- [EXERCISE] For the word "tree", count the lines in the records below that include it and give only that number.

Stored data
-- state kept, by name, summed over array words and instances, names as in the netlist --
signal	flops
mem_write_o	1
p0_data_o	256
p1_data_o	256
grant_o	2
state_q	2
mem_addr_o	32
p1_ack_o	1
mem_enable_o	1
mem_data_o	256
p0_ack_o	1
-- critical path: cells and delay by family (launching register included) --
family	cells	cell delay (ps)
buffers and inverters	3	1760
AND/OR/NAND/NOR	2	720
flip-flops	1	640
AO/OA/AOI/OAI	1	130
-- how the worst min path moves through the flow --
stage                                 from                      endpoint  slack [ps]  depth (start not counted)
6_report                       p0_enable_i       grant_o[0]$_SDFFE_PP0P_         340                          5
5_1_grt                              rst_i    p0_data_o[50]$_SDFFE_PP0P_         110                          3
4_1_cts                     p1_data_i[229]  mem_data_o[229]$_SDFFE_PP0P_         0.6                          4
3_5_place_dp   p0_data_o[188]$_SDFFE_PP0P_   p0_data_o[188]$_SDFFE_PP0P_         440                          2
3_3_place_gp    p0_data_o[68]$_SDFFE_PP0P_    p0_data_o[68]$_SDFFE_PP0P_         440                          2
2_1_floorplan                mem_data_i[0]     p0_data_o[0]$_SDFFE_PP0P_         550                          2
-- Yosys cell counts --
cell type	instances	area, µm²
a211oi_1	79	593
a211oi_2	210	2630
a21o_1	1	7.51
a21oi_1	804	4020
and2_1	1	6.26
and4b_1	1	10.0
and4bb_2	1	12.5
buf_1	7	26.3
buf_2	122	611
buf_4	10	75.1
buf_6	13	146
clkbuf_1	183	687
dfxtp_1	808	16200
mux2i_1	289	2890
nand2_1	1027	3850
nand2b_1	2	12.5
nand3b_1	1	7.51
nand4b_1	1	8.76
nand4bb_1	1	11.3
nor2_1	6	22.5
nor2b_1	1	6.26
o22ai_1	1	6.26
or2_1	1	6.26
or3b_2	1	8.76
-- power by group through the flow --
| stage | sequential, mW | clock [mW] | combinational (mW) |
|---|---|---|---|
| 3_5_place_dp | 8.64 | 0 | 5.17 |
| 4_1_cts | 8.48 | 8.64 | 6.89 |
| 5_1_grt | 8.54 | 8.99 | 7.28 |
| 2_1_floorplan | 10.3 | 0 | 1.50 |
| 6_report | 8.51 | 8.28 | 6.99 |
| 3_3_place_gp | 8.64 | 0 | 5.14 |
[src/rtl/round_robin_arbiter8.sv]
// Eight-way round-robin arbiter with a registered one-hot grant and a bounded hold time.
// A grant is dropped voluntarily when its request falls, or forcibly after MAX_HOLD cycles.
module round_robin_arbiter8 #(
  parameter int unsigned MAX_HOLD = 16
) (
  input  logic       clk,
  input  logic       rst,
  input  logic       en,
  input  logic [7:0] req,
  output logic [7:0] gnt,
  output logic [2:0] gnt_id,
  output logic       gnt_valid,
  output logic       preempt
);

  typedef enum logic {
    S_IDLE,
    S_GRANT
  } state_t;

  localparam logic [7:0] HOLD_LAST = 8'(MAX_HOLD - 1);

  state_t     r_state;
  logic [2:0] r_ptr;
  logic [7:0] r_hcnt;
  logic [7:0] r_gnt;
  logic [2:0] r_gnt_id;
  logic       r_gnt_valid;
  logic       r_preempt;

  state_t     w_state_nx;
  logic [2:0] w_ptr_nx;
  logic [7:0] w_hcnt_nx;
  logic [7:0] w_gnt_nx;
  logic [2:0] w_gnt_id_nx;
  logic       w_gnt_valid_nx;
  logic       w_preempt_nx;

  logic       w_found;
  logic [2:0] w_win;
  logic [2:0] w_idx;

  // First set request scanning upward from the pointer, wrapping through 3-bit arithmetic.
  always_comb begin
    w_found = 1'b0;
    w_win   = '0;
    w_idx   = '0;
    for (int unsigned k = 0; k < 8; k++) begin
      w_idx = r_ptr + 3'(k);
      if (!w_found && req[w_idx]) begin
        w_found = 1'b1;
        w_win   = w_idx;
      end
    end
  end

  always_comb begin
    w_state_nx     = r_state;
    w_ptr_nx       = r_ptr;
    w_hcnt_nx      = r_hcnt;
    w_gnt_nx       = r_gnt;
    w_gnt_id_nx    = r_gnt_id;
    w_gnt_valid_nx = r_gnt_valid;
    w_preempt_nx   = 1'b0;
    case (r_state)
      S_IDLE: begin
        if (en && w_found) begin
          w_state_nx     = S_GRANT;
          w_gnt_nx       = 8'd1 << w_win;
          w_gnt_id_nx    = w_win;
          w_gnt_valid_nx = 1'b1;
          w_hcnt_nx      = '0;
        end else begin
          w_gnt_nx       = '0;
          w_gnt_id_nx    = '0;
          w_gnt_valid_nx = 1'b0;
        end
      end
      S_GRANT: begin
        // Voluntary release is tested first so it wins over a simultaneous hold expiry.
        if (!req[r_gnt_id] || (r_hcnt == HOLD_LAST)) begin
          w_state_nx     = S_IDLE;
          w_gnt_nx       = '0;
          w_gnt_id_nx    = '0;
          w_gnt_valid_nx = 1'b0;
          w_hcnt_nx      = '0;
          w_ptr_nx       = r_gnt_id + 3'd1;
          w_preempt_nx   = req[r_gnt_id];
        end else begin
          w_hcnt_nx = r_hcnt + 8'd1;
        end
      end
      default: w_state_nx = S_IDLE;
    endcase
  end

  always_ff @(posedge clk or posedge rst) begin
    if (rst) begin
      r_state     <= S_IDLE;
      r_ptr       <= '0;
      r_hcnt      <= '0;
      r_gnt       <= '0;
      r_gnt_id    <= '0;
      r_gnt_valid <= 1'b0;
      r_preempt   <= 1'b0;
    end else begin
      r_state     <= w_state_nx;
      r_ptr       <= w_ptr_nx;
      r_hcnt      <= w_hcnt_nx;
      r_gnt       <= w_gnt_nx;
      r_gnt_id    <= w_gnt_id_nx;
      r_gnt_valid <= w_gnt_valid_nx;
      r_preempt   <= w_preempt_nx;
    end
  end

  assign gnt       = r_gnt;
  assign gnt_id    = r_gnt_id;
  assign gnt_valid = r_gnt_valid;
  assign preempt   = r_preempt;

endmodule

--

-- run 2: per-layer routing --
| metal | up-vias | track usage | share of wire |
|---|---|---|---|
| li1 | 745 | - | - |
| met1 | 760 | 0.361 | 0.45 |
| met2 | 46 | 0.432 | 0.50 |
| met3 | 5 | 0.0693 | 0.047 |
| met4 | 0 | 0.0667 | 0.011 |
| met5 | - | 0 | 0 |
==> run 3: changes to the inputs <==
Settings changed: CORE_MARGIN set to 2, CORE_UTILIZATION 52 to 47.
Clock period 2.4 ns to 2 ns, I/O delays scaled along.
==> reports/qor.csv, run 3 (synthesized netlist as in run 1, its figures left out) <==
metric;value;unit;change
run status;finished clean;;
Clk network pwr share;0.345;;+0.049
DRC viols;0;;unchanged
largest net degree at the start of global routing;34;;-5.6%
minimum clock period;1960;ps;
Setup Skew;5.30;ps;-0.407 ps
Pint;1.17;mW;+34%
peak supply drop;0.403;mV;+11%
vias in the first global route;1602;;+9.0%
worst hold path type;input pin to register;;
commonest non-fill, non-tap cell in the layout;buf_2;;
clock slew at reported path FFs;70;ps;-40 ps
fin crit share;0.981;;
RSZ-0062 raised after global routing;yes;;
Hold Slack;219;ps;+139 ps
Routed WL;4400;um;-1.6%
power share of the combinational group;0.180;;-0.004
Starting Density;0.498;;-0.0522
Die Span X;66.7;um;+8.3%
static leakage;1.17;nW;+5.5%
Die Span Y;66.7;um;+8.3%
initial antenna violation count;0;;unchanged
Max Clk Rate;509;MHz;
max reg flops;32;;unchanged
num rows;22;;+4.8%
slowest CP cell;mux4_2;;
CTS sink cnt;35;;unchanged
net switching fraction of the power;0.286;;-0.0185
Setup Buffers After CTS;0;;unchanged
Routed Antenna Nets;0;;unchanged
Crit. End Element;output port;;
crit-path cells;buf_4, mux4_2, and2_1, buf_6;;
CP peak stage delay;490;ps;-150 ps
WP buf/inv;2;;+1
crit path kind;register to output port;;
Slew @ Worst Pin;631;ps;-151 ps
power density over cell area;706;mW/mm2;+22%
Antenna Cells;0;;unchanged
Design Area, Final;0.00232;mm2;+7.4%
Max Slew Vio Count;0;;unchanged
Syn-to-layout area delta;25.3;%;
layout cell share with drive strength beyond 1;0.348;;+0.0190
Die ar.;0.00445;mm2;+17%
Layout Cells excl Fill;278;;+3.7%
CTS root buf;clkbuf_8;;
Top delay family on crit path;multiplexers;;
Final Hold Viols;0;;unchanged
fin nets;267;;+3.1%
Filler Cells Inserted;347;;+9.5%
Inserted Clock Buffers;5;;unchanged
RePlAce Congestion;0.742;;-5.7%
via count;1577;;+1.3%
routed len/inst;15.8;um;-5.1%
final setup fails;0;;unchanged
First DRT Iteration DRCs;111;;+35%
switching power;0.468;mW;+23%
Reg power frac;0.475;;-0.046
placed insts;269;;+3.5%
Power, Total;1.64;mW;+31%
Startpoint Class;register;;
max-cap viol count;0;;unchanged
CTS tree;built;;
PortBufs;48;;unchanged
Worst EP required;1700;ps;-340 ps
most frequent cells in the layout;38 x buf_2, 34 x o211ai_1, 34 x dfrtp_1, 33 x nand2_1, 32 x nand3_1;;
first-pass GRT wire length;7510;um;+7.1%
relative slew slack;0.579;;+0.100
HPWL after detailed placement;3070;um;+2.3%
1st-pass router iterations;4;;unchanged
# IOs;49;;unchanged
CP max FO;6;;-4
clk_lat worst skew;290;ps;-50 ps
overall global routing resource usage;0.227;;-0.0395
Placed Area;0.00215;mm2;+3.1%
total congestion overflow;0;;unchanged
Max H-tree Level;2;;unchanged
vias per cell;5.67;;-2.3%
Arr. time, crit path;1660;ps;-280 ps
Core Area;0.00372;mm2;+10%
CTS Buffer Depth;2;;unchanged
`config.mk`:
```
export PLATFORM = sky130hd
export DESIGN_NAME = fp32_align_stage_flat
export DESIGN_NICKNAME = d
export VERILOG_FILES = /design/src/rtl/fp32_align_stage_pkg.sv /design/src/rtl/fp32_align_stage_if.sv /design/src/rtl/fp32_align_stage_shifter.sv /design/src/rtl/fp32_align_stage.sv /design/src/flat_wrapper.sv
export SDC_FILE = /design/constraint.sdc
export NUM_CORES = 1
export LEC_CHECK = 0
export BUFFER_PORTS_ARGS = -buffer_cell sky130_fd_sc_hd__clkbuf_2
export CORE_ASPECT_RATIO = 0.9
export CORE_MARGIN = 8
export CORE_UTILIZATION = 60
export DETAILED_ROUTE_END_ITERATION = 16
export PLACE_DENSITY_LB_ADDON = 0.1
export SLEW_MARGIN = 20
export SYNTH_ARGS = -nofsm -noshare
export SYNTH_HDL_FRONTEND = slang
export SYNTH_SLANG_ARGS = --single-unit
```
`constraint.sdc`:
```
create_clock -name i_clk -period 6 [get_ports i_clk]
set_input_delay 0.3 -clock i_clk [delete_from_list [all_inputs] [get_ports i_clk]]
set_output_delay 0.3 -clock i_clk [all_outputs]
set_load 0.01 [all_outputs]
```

...

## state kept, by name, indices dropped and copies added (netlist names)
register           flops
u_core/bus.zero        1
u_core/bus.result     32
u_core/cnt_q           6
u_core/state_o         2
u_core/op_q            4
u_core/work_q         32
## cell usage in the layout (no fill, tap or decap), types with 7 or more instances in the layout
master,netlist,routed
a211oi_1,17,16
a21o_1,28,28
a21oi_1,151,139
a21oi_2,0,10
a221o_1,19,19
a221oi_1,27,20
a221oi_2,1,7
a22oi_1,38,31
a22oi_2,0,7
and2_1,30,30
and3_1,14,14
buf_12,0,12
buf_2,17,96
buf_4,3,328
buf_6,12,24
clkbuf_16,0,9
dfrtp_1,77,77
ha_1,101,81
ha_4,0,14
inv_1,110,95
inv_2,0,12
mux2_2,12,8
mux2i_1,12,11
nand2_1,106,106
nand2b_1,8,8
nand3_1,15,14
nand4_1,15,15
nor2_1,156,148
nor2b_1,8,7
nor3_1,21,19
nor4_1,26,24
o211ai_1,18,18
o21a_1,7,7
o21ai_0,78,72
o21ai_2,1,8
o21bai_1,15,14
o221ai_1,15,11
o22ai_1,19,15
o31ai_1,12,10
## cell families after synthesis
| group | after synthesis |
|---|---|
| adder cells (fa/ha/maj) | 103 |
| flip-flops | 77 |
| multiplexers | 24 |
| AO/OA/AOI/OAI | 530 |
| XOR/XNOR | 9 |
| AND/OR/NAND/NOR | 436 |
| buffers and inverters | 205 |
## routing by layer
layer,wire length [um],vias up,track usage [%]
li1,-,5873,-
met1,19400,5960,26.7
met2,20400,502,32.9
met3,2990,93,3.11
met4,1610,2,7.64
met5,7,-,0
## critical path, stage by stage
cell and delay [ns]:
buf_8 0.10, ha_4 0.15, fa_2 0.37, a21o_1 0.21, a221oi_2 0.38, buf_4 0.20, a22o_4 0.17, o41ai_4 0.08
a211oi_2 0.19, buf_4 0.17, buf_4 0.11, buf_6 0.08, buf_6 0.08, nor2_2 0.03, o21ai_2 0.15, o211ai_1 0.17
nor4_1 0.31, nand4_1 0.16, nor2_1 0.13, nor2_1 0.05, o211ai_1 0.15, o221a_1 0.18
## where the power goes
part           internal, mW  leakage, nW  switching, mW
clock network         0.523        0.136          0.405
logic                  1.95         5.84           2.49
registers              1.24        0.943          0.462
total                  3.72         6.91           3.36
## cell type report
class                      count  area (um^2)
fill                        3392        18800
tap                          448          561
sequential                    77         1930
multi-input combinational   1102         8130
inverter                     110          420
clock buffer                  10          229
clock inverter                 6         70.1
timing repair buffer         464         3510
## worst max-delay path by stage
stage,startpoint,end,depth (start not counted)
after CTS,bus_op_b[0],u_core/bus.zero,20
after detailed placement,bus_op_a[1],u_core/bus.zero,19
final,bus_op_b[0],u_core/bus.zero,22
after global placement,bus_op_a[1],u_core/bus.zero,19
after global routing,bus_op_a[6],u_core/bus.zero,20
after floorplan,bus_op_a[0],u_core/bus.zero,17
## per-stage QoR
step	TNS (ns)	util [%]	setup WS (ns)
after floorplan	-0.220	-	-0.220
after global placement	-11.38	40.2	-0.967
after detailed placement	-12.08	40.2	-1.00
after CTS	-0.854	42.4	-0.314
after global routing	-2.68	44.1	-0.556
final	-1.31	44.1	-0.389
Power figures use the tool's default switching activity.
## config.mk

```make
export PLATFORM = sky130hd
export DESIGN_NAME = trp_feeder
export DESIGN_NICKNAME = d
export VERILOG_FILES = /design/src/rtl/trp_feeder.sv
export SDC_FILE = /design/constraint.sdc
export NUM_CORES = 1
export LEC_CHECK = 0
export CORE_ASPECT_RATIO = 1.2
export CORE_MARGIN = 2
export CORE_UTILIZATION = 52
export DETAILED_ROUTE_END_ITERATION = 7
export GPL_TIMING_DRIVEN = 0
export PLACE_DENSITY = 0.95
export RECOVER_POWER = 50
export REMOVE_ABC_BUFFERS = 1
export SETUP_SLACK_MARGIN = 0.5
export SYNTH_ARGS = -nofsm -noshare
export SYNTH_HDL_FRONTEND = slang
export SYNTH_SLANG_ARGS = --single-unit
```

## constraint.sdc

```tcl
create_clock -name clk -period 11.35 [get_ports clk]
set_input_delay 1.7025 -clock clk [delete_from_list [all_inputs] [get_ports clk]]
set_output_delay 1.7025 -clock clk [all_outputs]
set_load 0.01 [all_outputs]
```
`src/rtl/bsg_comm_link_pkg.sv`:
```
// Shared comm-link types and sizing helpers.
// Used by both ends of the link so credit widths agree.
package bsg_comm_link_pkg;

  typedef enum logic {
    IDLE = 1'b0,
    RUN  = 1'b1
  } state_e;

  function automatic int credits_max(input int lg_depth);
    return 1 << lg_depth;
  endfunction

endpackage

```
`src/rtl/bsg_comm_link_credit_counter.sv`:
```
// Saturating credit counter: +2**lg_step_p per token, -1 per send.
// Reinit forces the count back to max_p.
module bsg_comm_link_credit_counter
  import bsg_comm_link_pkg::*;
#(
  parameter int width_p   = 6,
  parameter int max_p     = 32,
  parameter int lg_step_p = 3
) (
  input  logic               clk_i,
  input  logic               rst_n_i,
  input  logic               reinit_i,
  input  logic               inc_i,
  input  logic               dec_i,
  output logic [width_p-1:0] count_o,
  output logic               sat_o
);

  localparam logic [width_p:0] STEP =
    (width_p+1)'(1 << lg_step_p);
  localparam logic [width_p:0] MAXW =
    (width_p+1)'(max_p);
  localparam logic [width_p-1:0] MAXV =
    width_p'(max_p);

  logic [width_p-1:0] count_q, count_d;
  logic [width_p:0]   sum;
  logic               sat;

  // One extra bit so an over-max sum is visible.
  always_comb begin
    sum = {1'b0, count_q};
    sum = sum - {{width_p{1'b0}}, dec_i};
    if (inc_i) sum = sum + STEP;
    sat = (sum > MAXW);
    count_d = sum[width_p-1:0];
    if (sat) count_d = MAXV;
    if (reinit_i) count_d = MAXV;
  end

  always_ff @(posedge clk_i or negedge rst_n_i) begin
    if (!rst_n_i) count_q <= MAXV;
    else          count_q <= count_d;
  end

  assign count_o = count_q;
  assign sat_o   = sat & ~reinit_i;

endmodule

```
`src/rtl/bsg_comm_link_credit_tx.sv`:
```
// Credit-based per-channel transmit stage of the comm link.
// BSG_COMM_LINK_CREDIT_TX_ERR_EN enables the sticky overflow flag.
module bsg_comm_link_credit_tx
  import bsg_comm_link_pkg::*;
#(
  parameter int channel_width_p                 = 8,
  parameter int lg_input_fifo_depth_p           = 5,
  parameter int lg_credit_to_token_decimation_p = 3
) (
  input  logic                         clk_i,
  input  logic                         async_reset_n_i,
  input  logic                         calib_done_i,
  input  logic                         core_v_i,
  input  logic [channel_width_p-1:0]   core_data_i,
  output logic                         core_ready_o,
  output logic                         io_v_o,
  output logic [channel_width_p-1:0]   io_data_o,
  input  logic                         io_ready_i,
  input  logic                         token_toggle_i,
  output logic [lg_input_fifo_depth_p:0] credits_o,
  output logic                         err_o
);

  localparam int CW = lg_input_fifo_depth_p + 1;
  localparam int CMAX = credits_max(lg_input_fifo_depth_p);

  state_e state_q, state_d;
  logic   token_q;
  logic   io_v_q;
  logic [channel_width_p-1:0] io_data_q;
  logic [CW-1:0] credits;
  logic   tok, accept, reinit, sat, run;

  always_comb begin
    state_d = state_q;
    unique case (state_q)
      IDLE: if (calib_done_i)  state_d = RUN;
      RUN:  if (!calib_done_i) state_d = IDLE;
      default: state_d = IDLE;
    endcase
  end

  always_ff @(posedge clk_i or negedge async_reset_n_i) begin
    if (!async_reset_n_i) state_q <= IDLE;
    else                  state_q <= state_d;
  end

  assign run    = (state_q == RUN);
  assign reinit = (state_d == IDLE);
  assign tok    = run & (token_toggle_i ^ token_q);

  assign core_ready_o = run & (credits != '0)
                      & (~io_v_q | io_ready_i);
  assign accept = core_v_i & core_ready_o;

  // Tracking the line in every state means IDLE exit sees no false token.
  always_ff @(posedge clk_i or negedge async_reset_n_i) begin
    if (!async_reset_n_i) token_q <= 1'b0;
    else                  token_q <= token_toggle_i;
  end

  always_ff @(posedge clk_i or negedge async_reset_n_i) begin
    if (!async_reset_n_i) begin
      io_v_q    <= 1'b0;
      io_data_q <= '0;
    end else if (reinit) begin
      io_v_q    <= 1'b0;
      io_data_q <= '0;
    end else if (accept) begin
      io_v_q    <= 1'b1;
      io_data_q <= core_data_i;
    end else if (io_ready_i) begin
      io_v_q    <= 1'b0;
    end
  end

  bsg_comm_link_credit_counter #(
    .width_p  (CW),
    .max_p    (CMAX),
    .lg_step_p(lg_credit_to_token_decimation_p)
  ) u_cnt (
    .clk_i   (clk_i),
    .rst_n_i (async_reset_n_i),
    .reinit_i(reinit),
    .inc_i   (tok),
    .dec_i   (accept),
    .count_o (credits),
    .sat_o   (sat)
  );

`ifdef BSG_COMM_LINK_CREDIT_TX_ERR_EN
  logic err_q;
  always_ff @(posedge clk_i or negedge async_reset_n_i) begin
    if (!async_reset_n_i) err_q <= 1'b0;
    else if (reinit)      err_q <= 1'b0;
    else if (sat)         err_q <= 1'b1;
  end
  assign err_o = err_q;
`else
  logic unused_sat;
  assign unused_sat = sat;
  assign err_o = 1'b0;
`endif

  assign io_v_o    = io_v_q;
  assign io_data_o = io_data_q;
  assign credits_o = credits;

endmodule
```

- [YOUR RESPONSE] 2